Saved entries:
[config.mk]
export PLATFORM = sky130hd
export DESIGN_NAME = mips_dmem_responder_flat
export DESIGN_NICKNAME = d
export VERILOG_FILES = /design/src/rtl/mips_mem_pkg.sv /design/src/rtl/mips_dmem_responder_if.sv /design/src/rtl/mips_dmem_array.sv /design/src/rtl/mips_dmem_responder.sv /design/src/flat_wrapper.sv
export SDC_FILE = /design/constraint.sdc
export NUM_CORES = 2
export LEC_CHECK = 0
export ABC_AREA = 1
export BUFFER_PORTS_ARGS = -buffer_cell sky130_fd_sc_hd__buf_2
export CAP_MARGIN = 10
export CORE_MARGIN = 2
export CORE_UTILIZATION = 38
export CTS_BUF_LIST = sky130_fd_sc_hd__clkbuf_4 sky130_fd_sc_hd__clkbuf_8
export CTS_CLUSTER_DIAMETER = 120
export DETAILED_ROUTE_END_ITERATION = 10
export GPL_TIMING_DRIVEN = 0
export SLEW_MARGIN = 20
export SYNTH_ARGS = -nofsm -noshare
export SYNTH_HDL_FRONTEND = slang
export SYNTH_SLANG_ARGS = --single-unit
export TNS_END_PERCENT = 100
[constraint.sdc]
create_clock -name clk -period 4.75 [get_ports clk]
set_clock_uncertainty 0.15 [all_clocks]
set_input_delay 0.95 -clock clk [delete_from_list [all_inputs] [get_ports clk]]
set_output_delay 0.95 -clock clk [all_outputs]
set_load 0.02 [all_outputs]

Task details>
Starting at the line that contains "export LEC_CHECK = 0", copy every line down to the last line of the records above, exactly as written.

Answer section>
export LEC_CHECK = 0
export ABC_AREA = 1
export BUFFER_PORTS_ARGS = -buffer_cell sky130_fd_sc_hd__buf_2
export CAP_MARGIN = 10
export CORE_MARGIN = 2
export CORE_UTILIZATION = 38
export CTS_BUF_LIST = sky130_fd_sc_hd__clkbuf_4 sky130_fd_sc_hd__clkbuf_8
export CTS_CLUSTER_DIAMETER = 120
export DETAILED_ROUTE_END_ITERATION = 10
export GPL_TIMING_DRIVEN = 0
export SLEW_MARGIN = 20
export SYNTH_ARGS = -nofsm -noshare
export SYNTH_HDL_FRONTEND = slang
export SYNTH_SLANG_ARGS = --single-unit
export TNS_END_PERCENT = 100
[constraint.sdc]
create_clock -name clk -period 4.75 [get_ports clk]
set_clock_uncertainty 0.15 [all_clocks]
set_input_delay 0.95 -clock clk [delete_from_list [all_inputs] [get_ports clk]]
set_output_delay 0.95 -clock clk [all_outputs]
set_load 0.02 [all_outputs]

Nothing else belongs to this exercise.